- Opening Delimiter -

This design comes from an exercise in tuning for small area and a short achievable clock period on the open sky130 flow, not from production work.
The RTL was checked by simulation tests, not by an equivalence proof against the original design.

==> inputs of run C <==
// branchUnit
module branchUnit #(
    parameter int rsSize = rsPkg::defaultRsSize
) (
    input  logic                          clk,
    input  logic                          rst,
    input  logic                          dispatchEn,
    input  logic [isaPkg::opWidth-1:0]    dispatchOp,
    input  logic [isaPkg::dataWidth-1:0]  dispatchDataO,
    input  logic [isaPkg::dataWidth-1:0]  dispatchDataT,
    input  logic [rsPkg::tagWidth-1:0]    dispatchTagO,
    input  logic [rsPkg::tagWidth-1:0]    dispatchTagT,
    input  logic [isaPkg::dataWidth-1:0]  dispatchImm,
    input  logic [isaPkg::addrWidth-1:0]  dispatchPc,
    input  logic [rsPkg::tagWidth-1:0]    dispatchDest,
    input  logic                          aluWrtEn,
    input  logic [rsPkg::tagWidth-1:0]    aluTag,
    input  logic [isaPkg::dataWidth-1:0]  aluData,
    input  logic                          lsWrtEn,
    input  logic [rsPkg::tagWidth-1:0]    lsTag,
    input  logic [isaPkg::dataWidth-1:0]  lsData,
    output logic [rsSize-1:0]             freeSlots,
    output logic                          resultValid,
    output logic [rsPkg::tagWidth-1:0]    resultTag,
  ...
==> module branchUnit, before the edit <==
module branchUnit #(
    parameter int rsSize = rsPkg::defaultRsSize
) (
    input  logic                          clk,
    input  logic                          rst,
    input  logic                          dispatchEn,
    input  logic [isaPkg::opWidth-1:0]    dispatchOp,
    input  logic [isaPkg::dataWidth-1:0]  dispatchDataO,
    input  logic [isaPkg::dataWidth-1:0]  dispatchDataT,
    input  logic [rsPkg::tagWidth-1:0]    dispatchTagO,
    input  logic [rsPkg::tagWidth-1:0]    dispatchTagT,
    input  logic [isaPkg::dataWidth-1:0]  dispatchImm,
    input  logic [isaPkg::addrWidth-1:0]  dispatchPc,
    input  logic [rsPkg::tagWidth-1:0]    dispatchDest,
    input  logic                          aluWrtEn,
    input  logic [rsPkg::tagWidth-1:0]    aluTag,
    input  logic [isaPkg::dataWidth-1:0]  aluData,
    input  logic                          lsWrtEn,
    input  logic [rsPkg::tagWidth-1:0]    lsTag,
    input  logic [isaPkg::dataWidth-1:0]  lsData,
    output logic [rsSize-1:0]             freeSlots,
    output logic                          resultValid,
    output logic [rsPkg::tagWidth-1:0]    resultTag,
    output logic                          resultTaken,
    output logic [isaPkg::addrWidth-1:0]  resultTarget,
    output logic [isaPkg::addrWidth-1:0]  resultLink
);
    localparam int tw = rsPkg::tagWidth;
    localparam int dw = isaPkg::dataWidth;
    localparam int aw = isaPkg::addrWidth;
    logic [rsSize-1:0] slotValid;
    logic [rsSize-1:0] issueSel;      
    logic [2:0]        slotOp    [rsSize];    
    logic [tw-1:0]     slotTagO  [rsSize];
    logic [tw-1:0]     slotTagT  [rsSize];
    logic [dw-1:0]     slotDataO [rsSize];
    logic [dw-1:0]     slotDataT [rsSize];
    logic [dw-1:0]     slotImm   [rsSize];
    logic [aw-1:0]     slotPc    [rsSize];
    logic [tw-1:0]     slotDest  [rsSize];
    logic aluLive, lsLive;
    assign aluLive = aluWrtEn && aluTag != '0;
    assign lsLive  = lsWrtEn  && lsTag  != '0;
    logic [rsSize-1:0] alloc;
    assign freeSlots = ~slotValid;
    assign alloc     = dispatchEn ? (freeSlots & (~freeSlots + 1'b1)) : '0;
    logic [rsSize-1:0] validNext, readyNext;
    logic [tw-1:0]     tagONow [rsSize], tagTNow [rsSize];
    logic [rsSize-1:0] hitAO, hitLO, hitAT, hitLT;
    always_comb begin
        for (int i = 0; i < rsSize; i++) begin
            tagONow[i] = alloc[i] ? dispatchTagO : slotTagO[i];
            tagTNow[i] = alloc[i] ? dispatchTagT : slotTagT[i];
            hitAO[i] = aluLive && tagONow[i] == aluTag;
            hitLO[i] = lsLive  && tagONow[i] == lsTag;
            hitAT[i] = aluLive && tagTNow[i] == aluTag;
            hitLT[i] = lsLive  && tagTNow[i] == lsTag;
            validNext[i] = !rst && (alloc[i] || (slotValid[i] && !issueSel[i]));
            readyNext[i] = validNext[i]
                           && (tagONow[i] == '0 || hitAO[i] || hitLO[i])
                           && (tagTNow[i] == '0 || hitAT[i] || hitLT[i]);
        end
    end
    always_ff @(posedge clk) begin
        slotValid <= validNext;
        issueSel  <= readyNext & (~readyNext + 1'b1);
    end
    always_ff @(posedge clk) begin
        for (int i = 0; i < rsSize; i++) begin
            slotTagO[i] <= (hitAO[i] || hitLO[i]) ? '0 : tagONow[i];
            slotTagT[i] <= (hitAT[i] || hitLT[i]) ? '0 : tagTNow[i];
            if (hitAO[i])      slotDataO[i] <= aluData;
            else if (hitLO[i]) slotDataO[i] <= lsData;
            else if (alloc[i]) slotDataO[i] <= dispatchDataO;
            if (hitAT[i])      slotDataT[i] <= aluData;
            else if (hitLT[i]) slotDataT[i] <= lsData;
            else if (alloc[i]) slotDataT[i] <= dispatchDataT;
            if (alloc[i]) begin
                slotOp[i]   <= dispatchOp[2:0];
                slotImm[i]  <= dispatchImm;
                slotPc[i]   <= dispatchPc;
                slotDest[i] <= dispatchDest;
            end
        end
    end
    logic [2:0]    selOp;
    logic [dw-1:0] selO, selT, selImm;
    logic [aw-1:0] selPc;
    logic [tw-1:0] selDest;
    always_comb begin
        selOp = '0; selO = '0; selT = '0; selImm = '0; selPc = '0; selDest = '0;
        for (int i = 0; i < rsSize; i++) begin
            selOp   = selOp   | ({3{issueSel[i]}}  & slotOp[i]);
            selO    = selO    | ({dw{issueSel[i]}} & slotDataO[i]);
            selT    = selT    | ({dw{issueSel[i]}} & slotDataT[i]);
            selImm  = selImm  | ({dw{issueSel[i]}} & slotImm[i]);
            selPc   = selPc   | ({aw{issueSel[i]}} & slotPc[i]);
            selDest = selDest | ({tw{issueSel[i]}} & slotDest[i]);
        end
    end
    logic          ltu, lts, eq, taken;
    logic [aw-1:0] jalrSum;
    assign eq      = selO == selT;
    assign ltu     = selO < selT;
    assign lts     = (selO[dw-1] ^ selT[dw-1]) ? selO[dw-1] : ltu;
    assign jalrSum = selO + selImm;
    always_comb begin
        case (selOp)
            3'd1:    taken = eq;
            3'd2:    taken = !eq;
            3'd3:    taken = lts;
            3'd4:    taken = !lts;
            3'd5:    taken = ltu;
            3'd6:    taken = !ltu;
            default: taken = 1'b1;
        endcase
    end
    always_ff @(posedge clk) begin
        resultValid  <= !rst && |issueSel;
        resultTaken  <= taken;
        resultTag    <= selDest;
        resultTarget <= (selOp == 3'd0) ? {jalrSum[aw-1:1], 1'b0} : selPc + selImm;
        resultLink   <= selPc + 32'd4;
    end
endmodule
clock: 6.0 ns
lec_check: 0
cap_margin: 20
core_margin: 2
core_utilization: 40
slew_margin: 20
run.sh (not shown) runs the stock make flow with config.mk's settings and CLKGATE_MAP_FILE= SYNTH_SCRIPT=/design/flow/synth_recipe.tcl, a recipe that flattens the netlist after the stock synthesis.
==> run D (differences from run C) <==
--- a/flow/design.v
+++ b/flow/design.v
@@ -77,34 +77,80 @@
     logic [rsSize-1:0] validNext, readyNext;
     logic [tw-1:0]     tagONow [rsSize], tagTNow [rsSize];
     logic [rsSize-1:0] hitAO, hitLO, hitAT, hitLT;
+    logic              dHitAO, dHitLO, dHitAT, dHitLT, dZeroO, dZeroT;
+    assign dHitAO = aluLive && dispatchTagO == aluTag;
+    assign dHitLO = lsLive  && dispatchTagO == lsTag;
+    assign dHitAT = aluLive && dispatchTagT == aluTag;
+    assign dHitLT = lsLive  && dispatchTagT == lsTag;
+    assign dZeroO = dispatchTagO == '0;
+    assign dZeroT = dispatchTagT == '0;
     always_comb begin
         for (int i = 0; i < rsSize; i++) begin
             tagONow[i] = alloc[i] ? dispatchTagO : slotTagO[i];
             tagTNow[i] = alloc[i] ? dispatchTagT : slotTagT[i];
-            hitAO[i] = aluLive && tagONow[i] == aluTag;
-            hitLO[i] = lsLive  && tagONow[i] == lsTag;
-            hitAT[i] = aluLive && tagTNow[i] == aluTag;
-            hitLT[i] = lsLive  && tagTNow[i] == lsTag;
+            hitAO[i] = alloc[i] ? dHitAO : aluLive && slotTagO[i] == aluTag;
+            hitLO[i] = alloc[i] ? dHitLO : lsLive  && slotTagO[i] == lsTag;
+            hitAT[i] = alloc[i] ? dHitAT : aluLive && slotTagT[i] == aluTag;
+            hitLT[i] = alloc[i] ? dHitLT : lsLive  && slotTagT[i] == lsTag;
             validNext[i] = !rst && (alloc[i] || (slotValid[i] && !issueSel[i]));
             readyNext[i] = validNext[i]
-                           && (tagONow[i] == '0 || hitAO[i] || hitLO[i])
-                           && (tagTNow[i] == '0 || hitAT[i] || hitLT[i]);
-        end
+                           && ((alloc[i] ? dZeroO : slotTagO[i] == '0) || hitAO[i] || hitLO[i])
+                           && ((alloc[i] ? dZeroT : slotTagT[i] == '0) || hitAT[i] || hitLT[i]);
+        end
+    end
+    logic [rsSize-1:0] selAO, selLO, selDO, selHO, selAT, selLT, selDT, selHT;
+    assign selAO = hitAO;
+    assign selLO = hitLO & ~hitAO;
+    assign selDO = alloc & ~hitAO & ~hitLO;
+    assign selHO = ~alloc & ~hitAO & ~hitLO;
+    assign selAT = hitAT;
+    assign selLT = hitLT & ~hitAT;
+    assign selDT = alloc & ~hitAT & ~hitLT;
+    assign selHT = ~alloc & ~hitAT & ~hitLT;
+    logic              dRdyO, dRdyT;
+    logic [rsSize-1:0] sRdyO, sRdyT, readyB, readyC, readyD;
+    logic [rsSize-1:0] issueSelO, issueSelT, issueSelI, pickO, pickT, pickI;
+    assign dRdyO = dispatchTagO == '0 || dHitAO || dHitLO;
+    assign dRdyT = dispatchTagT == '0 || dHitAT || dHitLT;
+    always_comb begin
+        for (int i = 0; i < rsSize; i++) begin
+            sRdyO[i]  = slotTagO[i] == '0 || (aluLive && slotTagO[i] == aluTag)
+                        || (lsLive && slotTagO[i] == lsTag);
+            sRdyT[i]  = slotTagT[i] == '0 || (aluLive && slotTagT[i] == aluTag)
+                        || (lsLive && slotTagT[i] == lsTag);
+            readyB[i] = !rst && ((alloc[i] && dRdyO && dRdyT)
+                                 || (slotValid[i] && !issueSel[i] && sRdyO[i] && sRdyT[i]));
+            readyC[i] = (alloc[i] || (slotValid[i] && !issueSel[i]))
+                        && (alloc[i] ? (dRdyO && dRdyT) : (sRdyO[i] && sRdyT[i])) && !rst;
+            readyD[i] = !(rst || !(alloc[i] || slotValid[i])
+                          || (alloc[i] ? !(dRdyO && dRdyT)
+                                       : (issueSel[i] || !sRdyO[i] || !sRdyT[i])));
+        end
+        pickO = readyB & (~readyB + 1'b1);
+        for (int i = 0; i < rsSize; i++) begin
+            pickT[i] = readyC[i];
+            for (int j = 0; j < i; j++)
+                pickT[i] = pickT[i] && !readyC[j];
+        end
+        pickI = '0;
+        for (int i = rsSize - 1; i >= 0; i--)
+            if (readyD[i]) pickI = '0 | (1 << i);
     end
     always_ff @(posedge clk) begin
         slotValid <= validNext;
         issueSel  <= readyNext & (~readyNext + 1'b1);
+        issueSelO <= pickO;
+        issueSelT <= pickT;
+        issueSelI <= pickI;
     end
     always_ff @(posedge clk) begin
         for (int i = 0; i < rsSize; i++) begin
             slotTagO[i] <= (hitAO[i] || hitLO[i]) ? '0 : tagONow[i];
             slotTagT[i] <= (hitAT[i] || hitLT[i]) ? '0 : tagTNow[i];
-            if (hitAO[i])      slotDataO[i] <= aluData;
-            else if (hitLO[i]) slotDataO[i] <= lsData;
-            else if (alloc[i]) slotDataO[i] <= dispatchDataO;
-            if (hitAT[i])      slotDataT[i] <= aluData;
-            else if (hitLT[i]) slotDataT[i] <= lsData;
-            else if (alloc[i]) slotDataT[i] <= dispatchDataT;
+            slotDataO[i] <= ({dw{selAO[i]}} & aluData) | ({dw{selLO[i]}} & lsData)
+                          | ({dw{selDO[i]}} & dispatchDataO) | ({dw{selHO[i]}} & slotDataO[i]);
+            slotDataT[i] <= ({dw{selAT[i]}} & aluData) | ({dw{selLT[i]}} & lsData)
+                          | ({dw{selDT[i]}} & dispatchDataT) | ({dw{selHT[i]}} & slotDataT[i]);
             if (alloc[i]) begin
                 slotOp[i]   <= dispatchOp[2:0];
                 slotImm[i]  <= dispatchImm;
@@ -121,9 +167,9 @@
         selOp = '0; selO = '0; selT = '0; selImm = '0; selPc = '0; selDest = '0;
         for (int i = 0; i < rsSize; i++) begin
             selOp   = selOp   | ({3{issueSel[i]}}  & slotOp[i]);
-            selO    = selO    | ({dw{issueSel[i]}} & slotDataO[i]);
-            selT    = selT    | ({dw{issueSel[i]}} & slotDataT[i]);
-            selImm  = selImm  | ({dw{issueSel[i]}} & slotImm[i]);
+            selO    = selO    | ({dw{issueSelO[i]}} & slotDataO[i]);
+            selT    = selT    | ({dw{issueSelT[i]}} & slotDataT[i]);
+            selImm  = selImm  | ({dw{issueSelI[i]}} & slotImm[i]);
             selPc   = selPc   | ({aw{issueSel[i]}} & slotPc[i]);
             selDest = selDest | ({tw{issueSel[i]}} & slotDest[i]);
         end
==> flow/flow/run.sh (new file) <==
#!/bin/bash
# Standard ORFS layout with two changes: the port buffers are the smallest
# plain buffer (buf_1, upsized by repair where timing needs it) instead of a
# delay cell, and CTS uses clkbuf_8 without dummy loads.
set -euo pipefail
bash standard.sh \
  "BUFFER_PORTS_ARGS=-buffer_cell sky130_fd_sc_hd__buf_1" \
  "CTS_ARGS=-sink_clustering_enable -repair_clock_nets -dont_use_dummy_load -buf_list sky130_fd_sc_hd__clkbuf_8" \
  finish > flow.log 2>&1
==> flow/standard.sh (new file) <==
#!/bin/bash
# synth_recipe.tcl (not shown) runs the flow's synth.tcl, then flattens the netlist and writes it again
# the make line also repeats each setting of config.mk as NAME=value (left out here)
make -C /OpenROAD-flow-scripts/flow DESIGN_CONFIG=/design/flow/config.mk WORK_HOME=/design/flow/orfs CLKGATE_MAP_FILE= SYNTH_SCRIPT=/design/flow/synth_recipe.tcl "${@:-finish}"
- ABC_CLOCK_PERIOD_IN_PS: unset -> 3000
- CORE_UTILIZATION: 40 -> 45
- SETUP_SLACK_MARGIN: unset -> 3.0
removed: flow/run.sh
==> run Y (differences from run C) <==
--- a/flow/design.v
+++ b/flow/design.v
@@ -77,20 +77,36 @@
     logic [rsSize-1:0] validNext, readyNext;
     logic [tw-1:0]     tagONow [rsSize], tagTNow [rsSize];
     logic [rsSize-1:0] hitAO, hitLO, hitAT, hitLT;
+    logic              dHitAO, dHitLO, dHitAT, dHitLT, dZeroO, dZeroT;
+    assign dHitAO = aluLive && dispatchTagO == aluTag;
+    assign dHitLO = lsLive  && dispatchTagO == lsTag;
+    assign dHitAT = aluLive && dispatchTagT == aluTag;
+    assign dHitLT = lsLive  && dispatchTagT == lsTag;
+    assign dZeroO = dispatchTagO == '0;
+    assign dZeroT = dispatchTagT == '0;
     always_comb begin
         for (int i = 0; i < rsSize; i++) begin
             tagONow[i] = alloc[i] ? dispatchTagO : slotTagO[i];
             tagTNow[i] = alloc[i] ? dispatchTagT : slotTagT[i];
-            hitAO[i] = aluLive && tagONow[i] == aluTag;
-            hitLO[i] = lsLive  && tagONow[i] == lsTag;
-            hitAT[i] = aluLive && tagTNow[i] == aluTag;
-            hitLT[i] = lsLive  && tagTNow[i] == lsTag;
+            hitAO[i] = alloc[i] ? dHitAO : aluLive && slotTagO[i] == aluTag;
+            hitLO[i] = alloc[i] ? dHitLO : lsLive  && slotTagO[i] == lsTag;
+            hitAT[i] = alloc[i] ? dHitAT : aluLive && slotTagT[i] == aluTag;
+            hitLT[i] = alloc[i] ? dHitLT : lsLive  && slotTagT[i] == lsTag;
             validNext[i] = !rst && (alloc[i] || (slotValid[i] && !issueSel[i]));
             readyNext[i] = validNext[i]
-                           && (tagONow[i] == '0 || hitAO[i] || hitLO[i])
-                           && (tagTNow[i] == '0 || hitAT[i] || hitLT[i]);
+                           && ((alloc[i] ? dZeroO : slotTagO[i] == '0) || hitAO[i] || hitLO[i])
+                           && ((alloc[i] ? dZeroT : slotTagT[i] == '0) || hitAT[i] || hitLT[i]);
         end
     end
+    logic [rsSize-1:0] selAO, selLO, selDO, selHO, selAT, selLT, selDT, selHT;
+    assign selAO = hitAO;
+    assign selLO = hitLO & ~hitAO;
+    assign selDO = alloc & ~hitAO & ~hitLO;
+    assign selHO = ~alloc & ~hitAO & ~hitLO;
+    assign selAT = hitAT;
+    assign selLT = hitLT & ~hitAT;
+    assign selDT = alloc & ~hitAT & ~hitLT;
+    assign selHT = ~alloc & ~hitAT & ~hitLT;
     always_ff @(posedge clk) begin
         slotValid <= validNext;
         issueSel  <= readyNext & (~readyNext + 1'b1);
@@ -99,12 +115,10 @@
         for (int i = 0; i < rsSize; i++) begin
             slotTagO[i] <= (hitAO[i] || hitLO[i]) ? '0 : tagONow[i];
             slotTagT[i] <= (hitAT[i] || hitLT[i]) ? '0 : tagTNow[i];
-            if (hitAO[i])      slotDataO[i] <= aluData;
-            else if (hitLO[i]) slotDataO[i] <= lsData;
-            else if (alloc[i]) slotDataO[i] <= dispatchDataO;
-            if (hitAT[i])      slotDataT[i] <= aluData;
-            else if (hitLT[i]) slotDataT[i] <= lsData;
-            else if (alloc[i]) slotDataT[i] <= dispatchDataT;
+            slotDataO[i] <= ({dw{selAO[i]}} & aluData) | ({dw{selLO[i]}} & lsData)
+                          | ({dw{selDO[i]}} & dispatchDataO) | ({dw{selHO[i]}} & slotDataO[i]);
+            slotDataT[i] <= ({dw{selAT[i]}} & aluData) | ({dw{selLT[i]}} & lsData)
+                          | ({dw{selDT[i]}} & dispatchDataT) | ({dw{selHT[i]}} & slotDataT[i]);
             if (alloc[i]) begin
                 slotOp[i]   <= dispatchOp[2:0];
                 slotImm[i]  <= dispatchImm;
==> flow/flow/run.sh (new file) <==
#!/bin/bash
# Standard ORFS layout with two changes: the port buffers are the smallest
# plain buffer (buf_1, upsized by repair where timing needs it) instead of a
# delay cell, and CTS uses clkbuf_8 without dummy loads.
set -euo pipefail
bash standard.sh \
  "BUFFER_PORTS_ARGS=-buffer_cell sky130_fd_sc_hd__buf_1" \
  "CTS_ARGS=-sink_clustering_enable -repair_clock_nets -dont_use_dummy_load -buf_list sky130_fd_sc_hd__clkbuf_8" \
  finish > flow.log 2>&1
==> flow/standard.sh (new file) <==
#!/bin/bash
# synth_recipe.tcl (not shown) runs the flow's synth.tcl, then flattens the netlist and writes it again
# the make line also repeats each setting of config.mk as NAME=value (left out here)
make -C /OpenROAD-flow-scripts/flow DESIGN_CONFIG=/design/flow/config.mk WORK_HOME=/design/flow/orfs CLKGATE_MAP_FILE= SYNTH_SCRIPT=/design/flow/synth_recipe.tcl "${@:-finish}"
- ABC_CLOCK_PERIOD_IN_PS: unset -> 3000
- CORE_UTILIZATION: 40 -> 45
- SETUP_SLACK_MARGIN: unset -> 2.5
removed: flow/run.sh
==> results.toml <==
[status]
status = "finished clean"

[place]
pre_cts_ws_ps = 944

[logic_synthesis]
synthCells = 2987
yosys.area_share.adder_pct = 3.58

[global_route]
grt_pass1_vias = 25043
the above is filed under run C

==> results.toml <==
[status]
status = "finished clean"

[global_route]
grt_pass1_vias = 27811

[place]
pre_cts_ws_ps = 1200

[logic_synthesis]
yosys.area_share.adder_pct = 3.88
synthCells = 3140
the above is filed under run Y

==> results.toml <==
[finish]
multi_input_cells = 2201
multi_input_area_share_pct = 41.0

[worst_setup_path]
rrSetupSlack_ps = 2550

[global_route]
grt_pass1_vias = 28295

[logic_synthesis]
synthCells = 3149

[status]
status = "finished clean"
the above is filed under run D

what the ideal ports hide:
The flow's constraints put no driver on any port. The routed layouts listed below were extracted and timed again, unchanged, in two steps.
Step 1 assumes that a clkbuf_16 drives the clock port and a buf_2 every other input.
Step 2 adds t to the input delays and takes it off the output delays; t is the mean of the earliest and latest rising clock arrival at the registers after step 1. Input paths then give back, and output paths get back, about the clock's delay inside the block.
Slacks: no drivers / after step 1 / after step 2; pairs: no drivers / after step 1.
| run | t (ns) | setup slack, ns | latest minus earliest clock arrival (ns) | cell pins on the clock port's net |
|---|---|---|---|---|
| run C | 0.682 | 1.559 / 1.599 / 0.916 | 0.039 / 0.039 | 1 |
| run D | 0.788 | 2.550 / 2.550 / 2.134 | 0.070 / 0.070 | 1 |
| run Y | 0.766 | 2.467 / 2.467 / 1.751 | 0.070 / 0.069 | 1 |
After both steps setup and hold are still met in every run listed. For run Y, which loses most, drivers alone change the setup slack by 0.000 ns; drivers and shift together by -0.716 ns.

- Closing Delimiter -

PROBLEM STATEMENT :: Each line in the material with "slotDest" in it must be reported.

EXERCISE OUTPUT ::
    logic [tw-1:0]     slotDest  [rsSize];
                slotDest[i] <= dispatchDest;
            selDest = selDest | ({tw{issueSel[i]}} & slotDest[i]);
             selDest = selDest | ({tw{issueSel[i]}} & slotDest[i]);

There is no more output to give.